Il nostro Concittadino.
Il cittadino, perché San Gennaro è figlio della nostra Napoli, e fu certo tra i figli che più illustrarono questa città meravigliosa per bellezze naturali, per storiche vicende, per imprese generose, soprattutto per quella Fede che non le è mai venuta meno, ma che ha scritto pagine luminose di trionfi e di vittorie. San Gennaro è al centro della nostra storia, per cui è impossibile non vedere la Sua presenza nella lunga serie di 17 secoli, attraverso vicende ora liete, ora dolorose, ora umili, ora fatidiche, mentre a Napoli lo scettro di un Regno che fu, passava dai Bizantini ai Normanni, dagli Svevi agli Angioini, dagli Aragonesi ai Viceré di Spagna. E tutti si inchinarono alla gloria del Martire invitto. 
Il nostro Patrono.
Il Patrono, il Patrono vigile, il Patrono potente che arresta la lava distruggitrice del Vesuvio, che vince le pestilenze, libera dai terremoti, difende dai saraceni, doma i bellici furori. Egli, pietoso ed efficace nelle pubbliche calamità, non dimentica i singoli protetti, che sono suoi fratelli, che sono suoi figlioli. Su ogni casa Gennaro rivolge il suo sguardo, allunga la sua mano, stende il suo manto. Preserva dai mali non solo del corpo, ma anche dell'anima, alimentando una Fede, forse semplice, forse ingenua, ma viva, cristallina, come il nostro cielo, come il nostro mare, luminosa come il nostro sole, ardente con il nostro vulcano.

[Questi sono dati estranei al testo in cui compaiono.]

[src/rtl/reset_release_sequencer_pkg.sv]
// reset_sequencer_pkg: shared FSM states, counter sizing and stage-index width for the reset sequencer
package reset_sequencer_pkg;
  typedef enum logic [1:0] {HOLD, DELAY, WAIT, RUN} seq_state_e;
  localparam int STAGE_IDX_W = 4;
  function automatic int cnt_width(input int a, input int b, input int c);
    int m;
    m = a > b ? a : b;
    m = m > c ? m : c;
    return $clog2(m + 1);
  endfunction
endpackage

[src/rtl/reset_release_sequencer_if.sv]
// reset_release_sequencer_if: per-domain reset/ack bundle plus clock enable and status
interface reset_release_sequencer_if #(
  parameter int Stage_Count = 4
);
  logic [Stage_Count-1:0] stage_ready;
  logic [Stage_Count-1:0] sync_rst;
  logic [Stage_Count-1:0] timeout_fault;
  logic                   clk_en;
  logic                   sequence_done;
  modport master (input stage_ready, output sync_rst, timeout_fault, clk_en, sequence_done);
  modport slave  (output stage_ready, input sync_rst, timeout_fault, clk_en, sequence_done);
endinterface

[src/rtl/reset_release_sequencer_sync.sv]
// reset_synchronizer: async-assert / sync-deassert reset chain
module reset_synchronizer #(
  parameter int Stages = 2
) (
  input  logic clk,
  input  logic rst_i,
  output logic rst_o
);
  logic [Stages-1:0] chain_q;
  // shift zeros in once the asynchronous reset is gone
  always_ff @(posedge clk or posedge rst_i)
    if (rst_i) chain_q <= '1;
    else chain_q <= {chain_q[Stages-2:0], 1'b0};
  assign rst_o = chain_q[Stages-1];
endmodule

[src/rtl/reset_release_sequencer.sv]
// reset_release_sequencer: releases downstream reset domains in order, then starts the clock enable
module reset_release_sequencer
  import reset_sequencer_pkg::*;
#(
  parameter int Stage_Count          = 4,
  parameter int Sync_Stages          = 2,
  parameter int Stage_Delay_Cycles   = 8,
  parameter int Ready_Timeout_Cycles = 64,
  parameter int Clk_En_Divide        = 1
) (
  input logic clk,
  input logic async_rst,
  reset_release_sequencer_if.master bus
);
  localparam int CW = cnt_width(Stage_Delay_Cycles, Ready_Timeout_Cycles, Clk_En_Divide);
  localparam logic [CW-1:0] DLY_LAST = CW'(Stage_Delay_Cycles - 1);
  localparam logic [CW-1:0] TO_LAST  = CW'(Ready_Timeout_Cycles - 1);
  localparam logic [CW-1:0] EN_LAST  = CW'(Clk_En_Divide - 1);
  localparam logic [CW-1:0] CNT_MAX  = '1;
  localparam logic [STAGE_IDX_W-1:0] IDX_LAST = STAGE_IDX_W'(Stage_Count - 1);

  seq_state_e             state_q, state_d;
  logic [STAGE_IDX_W-1:0] idx_q, idx_d;
  logic [CW-1:0]          cnt_q, cnt_d, cnt_inc;
  logic [Stage_Count-1:0] sync_rst_q, sync_rst_d, fault_q, fault_d, sel;
  logic                   clk_en_q, clk_en_d, done_q, done_d;
  logic                   rst_sync, ready, rel, adv, to, last;

  reset_synchronizer #(.Stages(Sync_Stages)) u_sync (
    .clk  (clk),
    .rst_i(async_rst),
    .rst_o(rst_sync)
  );

  // The synchronizer output is seen one edge after it drops, so HOLD hands DELAY a pre-counted
  // cycle; with a single-cycle delay stage 0 is released straight from HOLD.
  assign sel     = Stage_Count'(1) << idx_q;
  assign cnt_inc = (cnt_q == CNT_MAX) ? cnt_q : cnt_q + 1'b1;
  assign ready   = |(bus.stage_ready & sel);
  assign last    = idx_q == IDX_LAST;
  assign rel     = (state_q == DELAY && cnt_q == DLY_LAST) ||
                   (state_q == HOLD && !rst_sync && Stage_Delay_Cycles == 1);
  assign to      = state_q == WAIT && !ready && cnt_q == TO_LAST;
  assign adv     = state_q == WAIT && (ready || cnt_q == TO_LAST);

  // next-state: count delays/timeouts, release the current stage, advance on ack or timeout
  always_comb begin
    state_d    = state_q;
    idx_d      = idx_q;
    cnt_d      = cnt_inc;
    sync_rst_d = sync_rst_q;
    fault_d    = fault_q;
    clk_en_d   = clk_en_q;
    done_d     = done_q;
    case (state_q)
      HOLD: begin
        state_d = rst_sync ? HOLD : DELAY;
        cnt_d   = rst_sync ? '0 : CW'(1);
      end
      RUN: begin
        cnt_d    = (cnt_q == EN_LAST) ? '0 : cnt_inc;
        clk_en_d = cnt_q == EN_LAST;
      end
      default: ;
    endcase
    if (rel) begin
      state_d    = WAIT;
      cnt_d      = '0;
      sync_rst_d = sync_rst_q & ~sel;
    end
    if (adv) begin
      state_d  = last ? RUN : DELAY;
      idx_d    = last ? idx_q : idx_q + 1'b1;
      cnt_d    = '0;
      fault_d  = fault_q | (to ? sel : '0);
      done_d   = last;
      clk_en_d = last;
    end
  end

  // state and registered outputs, all cleared immediately by the incoming reset
  always_ff @(posedge clk or posedge async_rst)
    if (async_rst) begin
      state_q    <= HOLD;
      idx_q      <= '0;
      cnt_q      <= '0;
      sync_rst_q <= '1;
      fault_q    <= '0;
      clk_en_q   <= 1'b0;
      done_q     <= 1'b0;
    end else begin
      state_q    <= state_d;
      idx_q      <= idx_d;
      cnt_q      <= cnt_d;
      sync_rst_q <= sync_rst_d;
      fault_q    <= fault_d;
      clk_en_q   <= clk_en_d;
      done_q     <= done_d;
    end

  assign bus.sync_rst      = sync_rst_q;
  assign bus.timeout_fault = fault_q;
  assign bus.clk_en        = clk_en_q;
  assign bus.sequence_done = done_q;
endmodule
[src/flat_wrapper.sv]
// flat-port wrapper written by rule: the top's interface ports become plain ports
module reset_release_sequencer_flat import reset_sequencer_pkg::*;
#(
  parameter int Stage_Count          = 4,
  parameter int Sync_Stages          = 2,
  parameter int Stage_Delay_Cycles   = 8,
  parameter int Ready_Timeout_Cycles = 64,
  parameter int Clk_En_Divide        = 1
)
  (clk, async_rst, bus_stage_ready, bus_sync_rst, bus_timeout_fault, bus_clk_en, bus_sequence_done);
  reset_release_sequencer_if #(.Stage_Count(Stage_Count)) bus_i ();
  input logic clk;
  input logic async_rst;
  input wire logic [$bits(bus_i.stage_ready)-1:0] bus_stage_ready;
  output wire logic [$bits(bus_i.sync_rst)-1:0] bus_sync_rst;
  output wire logic [$bits(bus_i.timeout_fault)-1:0] bus_timeout_fault;
  output wire logic [$bits(bus_i.clk_en)-1:0] bus_clk_en;
  output wire logic [$bits(bus_i.sequence_done)-1:0] bus_sequence_done;
  assign bus_i.stage_ready = bus_stage_ready;
  assign bus_sync_rst = bus_i.sync_rst;
  assign bus_timeout_fault = bus_i.timeout_fault;
  assign bus_clk_en = bus_i.clk_en;
  assign bus_sequence_done = bus_i.sequence_done;
  reset_release_sequencer #(.Stage_Count(Stage_Count), .Sync_Stages(Sync_Stages), .Stage_Delay_Cycles(Stage_Delay_Cycles), .Ready_Timeout_Cycles(Ready_Timeout_Cycles), .Clk_En_Divide(Clk_En_Divide)) u_core (.clk(clk), .async_rst(async_rst), .bus(bus_i));
endmodule
[config.mk]
export PLATFORM = sky130hd
export DESIGN_NAME = reset_release_sequencer_flat
export DESIGN_NICKNAME = d
export VERILOG_FILES = /design/src/rtl/reset_release_sequencer_pkg.sv /design/src/rtl/reset_release_sequencer_if.sv /design/src/rtl/reset_release_sequencer_sync.sv /design/src/rtl/reset_release_sequencer.sv /design/src/flat_wrapper.sv
export SDC_FILE = /design/constraint.sdc
export NUM_CORES = 1
export LEC_CHECK = 0
export BUFFER_PORTS_ARGS = -buffer_cell sky130_fd_sc_hd__buf_2
export CORE_UTILIZATION = 25
export DETAILED_ROUTE_END_ITERATION = 10
export PLACE_DENSITY = 0.51
export SLEW_MARGIN = 20
export SYNTH_ARGS = -nofsm -noshare
export SYNTH_HDL_FRONTEND = slang
export SYNTH_HIERARCHICAL = 1
export SYNTH_SLANG_ARGS = --single-unit
[constraint.sdc]
create_clock -name clk -period 3.5 [get_ports clk]
set_clock_uncertainty 0.15 [all_clocks]
set_input_delay 0.175 -clock clk [delete_from_list [all_inputs] [get_ports clk]]
set_output_delay 0.175 -clock clk [all_outputs]
set_load 0.01 [all_outputs]
# --- Word-level counts from Yosys, hierarchy flattened ---
# Index checks and enable logic that the tools add are counted.
# W data, S select, Z words.
totals:
  regBits: 25
  inputBits: 6
  output_inout_bits: 10
  elab_cells: 49
op_classes:
  n_reduce_logical: 12
  muxes: 14
  n_bitwise: 5
  n_shift: 1
  n_addsub: 2
  n_eq_ne: 7
ops:
  columns: ["operator", "count"]
  rows:
  - ["$mux W7", 4]
  - ["$pmux W7 S2", 1]
  - ["$and A4 B4 Y4", 2]
  - ["$mux W2", 4]
  - ["$add A7 B1 Y7 const B", 1]
  - ["$eq A7 B3 Y1 const B", 1]
  - ["$eq A7 B6 Y1 const B", 1]
  - ["$eq A7 B7 Y1 const B", 1]
  - ["$logic_not A7 Y1", 1]
  - ["$add A4 B1 Y4 const B", 1]
  - ["$eq A2 B2 Y1 const B", 2]
  - ["$eq A4 B2 Y1 const B", 1]
  - ["$logic_and A1 B1 Y1", 4]
  - ["$mux W1", 4]
  - ["$mux W4", 1]
  - ["$not A4 Y4", 1]
  - ["$or A4 B4 Y4", 1]
  - ["$reduce_or A4 Y1", 1]
  - ["$shl A1 B4 Y4 const A", 1]
  - ["$reduce_bool A3 Y1", 1]
  - ["$eq A2 B1 Y1 const B", 1]
  - ["$logic_not A2 Y1", 1]
  - ["$reduce_and A2 Y1", 1]
  - ["$reduce_bool A2 Y1", 1]
  - ["3 further kinds", 3]

# --- Longest topological paths before layout ---
# Gate-level depths: netlist of the first run.
logic_depth:
  depth_word: 8
  ltp_mapped: 6

# --- By module ---
# Netlist of the first run, hierarchy kept.
by_module_without_submodules:
  columns: ["module", "area_each_um2", "instances", "cells_per_inst"]
  rows:
  - ["reset_release_sequencer", 1270.0, 1, 117]
  - ["reset_synchronizer", 60.1, 1, 4]

# --- Worst setup path after synthesis of the first run ---
# OpenSTA, ideal clock, no wires.
synth_path:
  path_kind: "reg2reg"
  from: "register u_core.cnt_q[0]"
  to: "register u_core.idx_q[1]"
  synth_period_minus_slack_ns: 2.095
  setup_ns: 0.125
  required_time_ns: 3.225
  n_path_buf: 1
  setup_slack_ns: 1.405
  arrival_ns: 1.820
  stages_incl_launch_ff: 7
  cell_sequence: "dfrtp_1 ha_1 nand3_4 or3_1 buf_6 a211oi_4 mux2_4"
synth_via:
  elab_chain_len: 4
synth_rtl:
  columns: ["element", "line_no", "source"]
  rows:
  - ["start: declaration", "reset_release_sequencer.sv:24", "logic [CW-1:0] cnt_q, cnt_d, cnt_inc;"]
  - ["start signal: assignment", "reset_release_sequencer.sv:94", "cnt_q <= cnt_d;"]
  - ["$eq A7 B6 Y1", "reset_release_sequencer.sv:44", "assign adv = state_q == WAIT && (ready || cnt_q == TO_LAST);"]
  - ["$logic_or A1 B1 Y1", "reset_release_sequencer.sv:44", null]
  - ["$logic_and A1 B1 Y1", "reset_release_sequencer.sv:44", null]
  - ["$reduce_and A2 Y1 (no source line)", null, null]
  - ["end signal: assignment", "reset_release_sequencer.sv:93", "idx_q <= idx_d;"]
  - ["end: declaration", "reset_release_sequencer.sv:23", "logic [STAGE_IDX_W-1:0] idx_q, idx_d;"]
# Every way passes these cells.
# A chain may end at the register's enable or synchronous reset.

# --- Worst setup path after layout of the first run ---
# Same ends and word-level chain as after synthesis.

==> results of run 1 <==
## layer usage
metal / vias to the layer above / wire [um] / GRT usage, %
li1: 474 / - / -
met4: 0 / 13 / 2.52
met5: - / 0 / 0
met3: 2 / 65 / 2.14
met1: 452 / 1320 / 14.7
met2: 10 / 1090 / 13.4
## synth_stat cells (3+ instances only)
cell and number:
dfrtp_1 19, inv_1 11, ha_1 7, nor2_1 7, dfstp_2 6, nor3_1 6
o21ai_0 6, nand3_1 4, a211oi_1 3, a21o_1 3, a21oi_1 3, mux2i_1 3
nand2_1 3
## logic make-up (layout without fill, tap and decap cells)
kind of cell    count (synthesis)  after routing
compound gates                 30             30
xor+xnor                        2              2
fa+ha+maj                       7              7
buf+inv                        13             31
flops                          25             25
mux                             6              6
other cells                     1              1
simple gates                   37             37
## metrics by stage
step / area [sq um] / std cells / utilization [%] / setup WS [ps]
finish: 1530 / 209 / 30.0 / 1190
global route: 1530 / 209 / 30.0 / 1110
CTS: 1530 / 209 / 30.0 / 1200
detailed placement: 1480 / 204 / 28.9 / 1220
global placement: 1480 / 204 / 28.9 / 1280
floorplan: 1330 / 121 / - / 1410
## flip-flops by register name, summed over array words and instances, names as in the netlist
register and count:
u_core/bus.clk_en 1, u_core/bus.sequence_done 1, u_core/bus.sync_rst 4, u_core/bus.timeout_fault 4, u_core/cnt_q 7, u_core/idx_q 4
u_core/state_q 2, u_core/u_sync/chain_q 2
## power by group through the flow
stage / Clock [W] / Combinational, W / Sequential [W]
6_report: 0.000171 / 0.0000102 / 0.000291
5_1_grt: 0.000185 / 0.0000120 / 0.000292
4_1_cts: 0.000177 / 0.0000107 / 0.000291
3_5_place_dp: 0 / 0.00000996 / 0.000297
3_3_place_gp: 0 / 0.00000962 / 0.000297
2_1_floorplan: 0 / 0.00000542 / 0.000297
## how the worst max path moves through the flow
stage / endpoint / slack [ps]
5_1_grt: u_core/idx_q[1] / 1110
3_5_place_dp: u_core/idx_q[1] / 1220
4_1_cts: u_core/idx_q[1] / 1200
3_3_place_gp: u_core/idx_q[1] / 1280
2_1_floorplan: u_core/idx_q[1] / 1410
6_report: u_core/idx_q[1] / 1190
## critical path: stages (launching register included)
cell,delay (ps)
dfrtp_1,410
ha_1,290
nand3_4,130
or3_1,520
a211oi_4,360
mux2_4,330
## cell type report
cell class	instances	area, sq um	area share [%]
clock buffer	3	41.3	2.69
clock inverter	1	5.00	0.326
inverter	11	41.3	2.69
multi-input combinational	83	641	41.8
sequential	25	633	41.3
tap	70	87.6	5.71
timing repair buffer	16	85.1	5.55
==> impl_metrics.json, run 1 <==
{
  "rows": 26,
  "power.internal_w": 0.000374,
  "yosys-top-cells-area": "dfrtp_1, dfstp_2, ha_1, inv_1, mux2i_1",
  "vias_per_cell": 4.49,
  "final_cell_mix": "dfrtp_1, buf_2, inv_1",
  "clkPwrFrac_pct": 36.1,
  "rsz0062_at_grt": "false",
  "tightest_slew_ps": 865,
  "setup_viol": 0,
  "drc": 0,
  "die_h_um": 74.9,
  "outcome": "finished clean",
  "drt_iter0_markers": 9,
  "synth_warnings": 6,
  "hold_ws_ps": 212,
  "reg2reg_from": "u_core/cnt_q[0]",
  "hold_violations": 0,
  "seqPwrFrac_pct": 61.7,
  "firstDrtPassIters": 4,
  "synth_cell_type_count": 43,
  "switching_share_pct": 20.8,
  "period_needed_ps": 2310,
  "cts_tree": "built",
  "relSlewSlack_pct": 42.3,
  "clock_latency_ps": 260,
  "worstSetupEndpointType": "flop",
  "synth_fa_ha_area_share_pct": 6.59,
  "drv_slew": 0,
  "ant_nets": 0,
  "pin_count": 16,
  "min-delay-start": "u_core/u_sync/chain_q[0]",
  "clockBufferDepth": 2,
  "vias": 938,
  "fillers": 542,
  "startpoint_type": "flop",
  "yosysTopAreaCell": "dfrtp_1",
  "clkSinkCount": 25,
  "powerDensity_nw_per_um2": 308,
  "grt_max_degree": 24,
  "gp_congestion": 0.833,
  "initial_core_util_pct": 26.0,
  "fin_tns_setup_ps": 0,
  "netlist_area_sq_um": 1330,
  "cts-root-buf": "clkbuf_8",
  "yosys.area_share.simple_pct": 16.8,
  "grt_usage_pct": 9.58,
  "io_buffers": 15,
  "n_antenna_cell": 0,
  "r2r_setup_slack_ps": 1190,
  "syn_to_final_growth_pct": 15.3,
  "peakVddDrop_mv": 0.117,
  "synth_top_family_by_area": "compound AO/OA/AOI/OAI gates",
  "grt_pass1_vias": 876,
  "routedWlPerCell_um": 11.9,
  "synth_top_area_share_pct": 35.7,
  "maxCapViolCount": 0,
  "power_w": 0.000472,
  "min_path_cells": 0,
  "netlist_instances": 121,
  "synth_edf_count": 0,
  "switchingPower_w": 0.0000983,
  "r2r_end": "u_core/idx_q[1]",
  "h-tree-depth": 1,
  "drt-total-wl_mm": 2.49,
  "die_area_sq_um": 5620,
  "fmax_mhz": 434,
  "hold_path_end": "u_core/u_sync/chain_q[1]",
  "crit_type": "flop to flop",
  "synth_flop_cell": "dfrtp_1",
  "r2r_cells": 5,
  "ys_ff_latch": 25,
  "postSynthAreaPerCell_sq_um": 11.0,
  "crit_fanout": 8,
  "nets": 153,
  "drive_gt1_share_pct": 25.9,
  "async_flop_share_pct": 100,
  "leakage_nw": 0.681,
  "synth_xor_area_share_pct": 1.32,
  "arrival_ps": 2310,
  "hold_buffers": 1,
  "seq_area_frac_synth_pct": 47.6,
  "ctsResizeCount": 0,
  "crit_start": "u_core/cnt_q[0]",
  "p_comb_share_pct": 2.2,
  "min_path_type": "flop to flop",
  "coreArea_sq_um": 5110,
  "layout_commonest_cell": "dfrtp_1",
  "dp_hpwl_mm": 1.89,
  "synth_nets": 134,
  "grt_first_pass_wirelength_mm": 4.17,
  "required_ps": 3510,
  "muxShareOfSynthArea_pct": 5.08,
  "cts-buffers-inserted": 3,
  "grt_overflow_total": 0,
  "post_cts_buffers": 0,
  "synth-compound-area-share_pct": 18.1,
  "die_x_um": 74.9,
  "antenna_found_initial": 0,
  "clk_pin_slew_worst_paths_ps": 90,
  "finalCritPeriodShare_pct": 65.9
}
No activity file was read; power rests on OpenSTA's default activity.
==> run 2, diff against run 1 <==
- ABC_AREA: default -> 1
- PLACE_DENSITY: 0.51 -> 0.52
- clock period: 3.5 -> 1.9 ns (I/O delays scaled with it)
==> impl_metrics.json, run 2 <==
{
  "worstSetupEndpointType": "flop",
  "startpoint_type": "flop",
  "pin_count": 16,
  "initial_core_util_pct": 25.8,
  "clkSinkCount": 25,
  "postSynthAreaPerCell_sq_um": 8.29,
  "postLayoutCoreUtil_pct": 30.7,
  "n_antenna_cell": 0,
  "setup_viol": 0,
  "drc": 0,
  "synth_fa_ha_area_share_pct": 6.64,
  "crit_slowest_cell": "dfrtp_1",
  "powerDensity_nw_per_um2": 571,
  "required_ps": 1920,
  "h-tree-depth": 1,
  "fillers": 562,
  "drt_iter0_markers": 64,
  "dp_hpwl_mm": 2.02,
  "muxShareOfSynthArea_pct": 0,
  "coreArea_sq_um": 5110,
  "worst_path_most_repeated_cell": "nand2_1",
  "rows": 26,
  "die_area_sq_um": 5570,
  "maxCapViolCount": 0,
  "largest_register_ffs": 7,
  "cts_tree": "built",
  "crit_chain": "ha_2 > nand3_2 > nor2_2 > nand3_1 > nand2_1 > nand2_1 > a21oi_1 > nor2_1",
  "io_buffers": 15,
  "outcome": "finished clean",
  "timing.critical_path.max_delay_family": "simple AND/OR/NAND/NOR gates",
  "drv_slew": 0,
  "path_buf_inv": 0,
  "grt_overflow_total": 0,
  "cpPeakStageDelay_ps": 420,
  "finalCritPeriodShare_pct": 91.1,
  "routedWlPerCell_um": 10.2,
  "cts-root-buf": "clkbuf_8",
  "fmax_mhz": 577,
  "yosys.area_share.simple_pct": 29.4,
  "post-synth-top-count-cell": "nand2_1",
  "cts-buffers-inserted": 3,
  "synth_top_family_by_area": "simple AND/OR/NAND/NOR gates",
  "netlist_instances": 159,
  "synth_warnings": 6,
  "crit_fanout": 5,
  "yosys-top-cells-area": "dfrtp_1, dfstp_2, nand2_1, nand3_1, ha_1",
  "firstDrtPassIters": 4,
  "largest-register": "u_core/cnt_q",
  "hold_violations": 0,
  "synth_xor_area_share_pct": 0.664,
  "grt_first_pass_wirelength_mm": 4.35,
  "synth_nets": 172,
  "ys_ff_latch": 25,
  "die_x_um": 74.6,
  "synth-compound-area-share_pct": 8.44,
  "die_h_um": 74.6,
  "rsz0062_at_grt": "true",
  "clockBufferDepth": 2,
  "ant_nets": 0,
  "crit_type": "flop to flop",
  "nets": 194,
  "seq_area_frac_synth_pct": 48.0,
  "grt_max_degree": 24,
  "period_needed_ps": 1730,
  "gp_congestion": 0.782,
  "vias_per_cell": 4.15,
  "peakVddDrop_mv": 0.394,
  "synth_common_cells": "nand2_1, inv_1, dfrtp_1, nand3_1, nor2_1",
  "async_flop_share_pct": 100,
  "final_cell_mix": "nand2_1, inv_1, dfrtp_1",
  "antenna_found_initial": 0,
  "drive_gt1_share_pct": 21.1,
  "clock_latency_ps": 270,
  "yosysTopAreaCell": "dfrtp_1",
  "leakage_nw": 0.774,
  "grt_usage_pct": 10.5,
  "netlist_area_sq_um": 1320,
  "final_cells": 250,
  "vias": 1038,
  "grt_pass1_vias": 938,
  "drt-total-wl_mm": 2.54,
  "synth_cell_type_count": 22,
  "min_path_type": "input pin to flop",
  "synth_edf_count": 0,
  "power_w": 0.000895,
  "layout_commonest_cell": "nand2_1",
  "clk_pin_slew_worst_paths_ps": 90,
  "synth_top_area_share_pct": 36.1,
  "synth_flop_cell": "dfrtp_1",
  "dp.cells": 245,
  "arrival_ps": 1750,
  "syn_to_final_growth_pct": 18.9
}
[run 2: changes by cell type after synthesis, moves of 3 or more]
cell,before,now
a211oi_1,3,0
nor2_1,7,18
a21o_1,3,0
nor2_2,0,3
nand3_1,4,19
nor3_1,6,2
mux2i_1,3,0
inv_1,11,23
o21bai_1,0,4
o21a_1,0,4
nand4_1,2,5
nand2_1,3,33
[run 2: final timing paths]
| check | start | end | slack (ps) | cells past startpoint |
|---|---|---|---|---|
| min reg2reg | u_core/u_sync/chain_q[0] | u_core/u_sync/chain_q[1] | 210 | 0 |
| max reg2reg | u_core/cnt_q[0] | u_core/cnt_q[0] | 170 | 8 |
| min | bus_stage_ready[3] | u_core/cnt_q[3] | 200 | 6 |
| min in group asynchronous | async_rst | u_core/u_sync/chain_q[0] | 230 | 3 |
| max | u_core/cnt_q[0] | u_core/cnt_q[0] | 170 | 8 |
| max in group asynchronous | async_rst | u_core/bus.sync_rst[3] | 1060 | 4 |
[run 2: kinds of logic (layout without fill, tap and decap cells)]
kind of cell               count (synthesis)  after routing
and+or+nand+nor                           85             85
DFF                                       25             25
buffers and inverters                     23             44
AOI/OAI and AO/OA                         17             17
adders and majority gates                  7              7
other                                      1              1
xor gates and xnor gates                   1              1
[run 2: power breakdown]
part	switching (W)	internal [W]
clock network	0.000180	0.000154
logic	0.0000156	0.00000825
registers	0.00000108	0.000536
total	0.000197	0.000698
[run 2: tightest hold or removal path, cell delays in order]
cell	delay (ps)
buf_2	70
nand3_1	60
nand2_1	110
o21ai_2	110
nand4_4	100
nor2_1	40
[run 2: metrics by stage]
stage	cell area [sq um]	worst slack, ps	hold WS, ps	TNS [ps]
CTS	1550	111	212	0
finish	1570	168	202	0
detailed placement	1490	135	-12.7	0
global route	1570	-3.23	214	-3.23
floorplan	1320	374	-144	0
global placement	1490	137	-18.7	0
[run 2: cell type report]
type | count | area, sq um | share of cell area [%]
well taps | 70 | 87.6 | 5.59
repair buffers | 17 | 92.6 | 5.91
clock inverters | 1 | 8.76 | 0.559
clock buffers | 3 | 41.3 | 2.63
inverters | 23 | 86.3 | 5.51
multi-input cells | 111 | 618 | 39.4
flip-flops and latches | 25 | 633 | 40.4
[run 2: routing by layer]
metal,wire [um],up-vias,track usage (%)
met3,104,2,3.35
li1,-,551,-
met4,8,0,2.10
met5,0,-,0
met2,1100,15,15.6
met1,1320,470,14.9
[run 2: what timing repair did]
action / 4_1_cts / 5_1_grt
gates resized for setup: 0 / 4
buffers inserted: 0 / 0
hold buffers: 1 / 0
hold endpoints to repair: 25 / 0
setup endpoints to repair: 0 / 12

Questa Fede Egli ha alimentato nei nostri petti, suscitando nei tempi, in Napoli, una fioritura di santità e di opere di beneficenza per recare conforto a ogni miseria e a tutti i dolori della vita. 
Il nostro Difensore. 
Cittadino, Patrono; non basta: Egli è il Vindice, è il Difensore, che sopra tutto difende la nostra libertà di Figli di Dio, con la forza del miracolo che più volte vediamo rinnovarsi sotto i nostri occhi, che ricorda la trascendenza dello spirito sulla materia, della Fede sulla ragione, della Grazia sulle naturali risorse, del divino sull'umano. E' vera, autentica libertà, che anche tra le strette della povertà dà alla nostra gente la forza e il coraggio di resistere alle insidie malevoli di coloro che mentre parlano di libertà preparano le ritorte della schiavitù. San Gennaro ci fa cantare tra le tribolazioni, sotto il nostro Cielo, dinnanzi al nostro mare, perché oltre il Cielo ci fa intravedere il Paradiso, di cui, al di là dell'oceano, ci indica il porto."
card. Alfonso Castaldo

Auguri a tutti i lettori che portano il nome di "Gennaro"!



Basilica di S. Restituta: Lello da Orvieto, la Madonna del Principio tra i santi Gennaro e Santa Restituta (mosaico, 1323).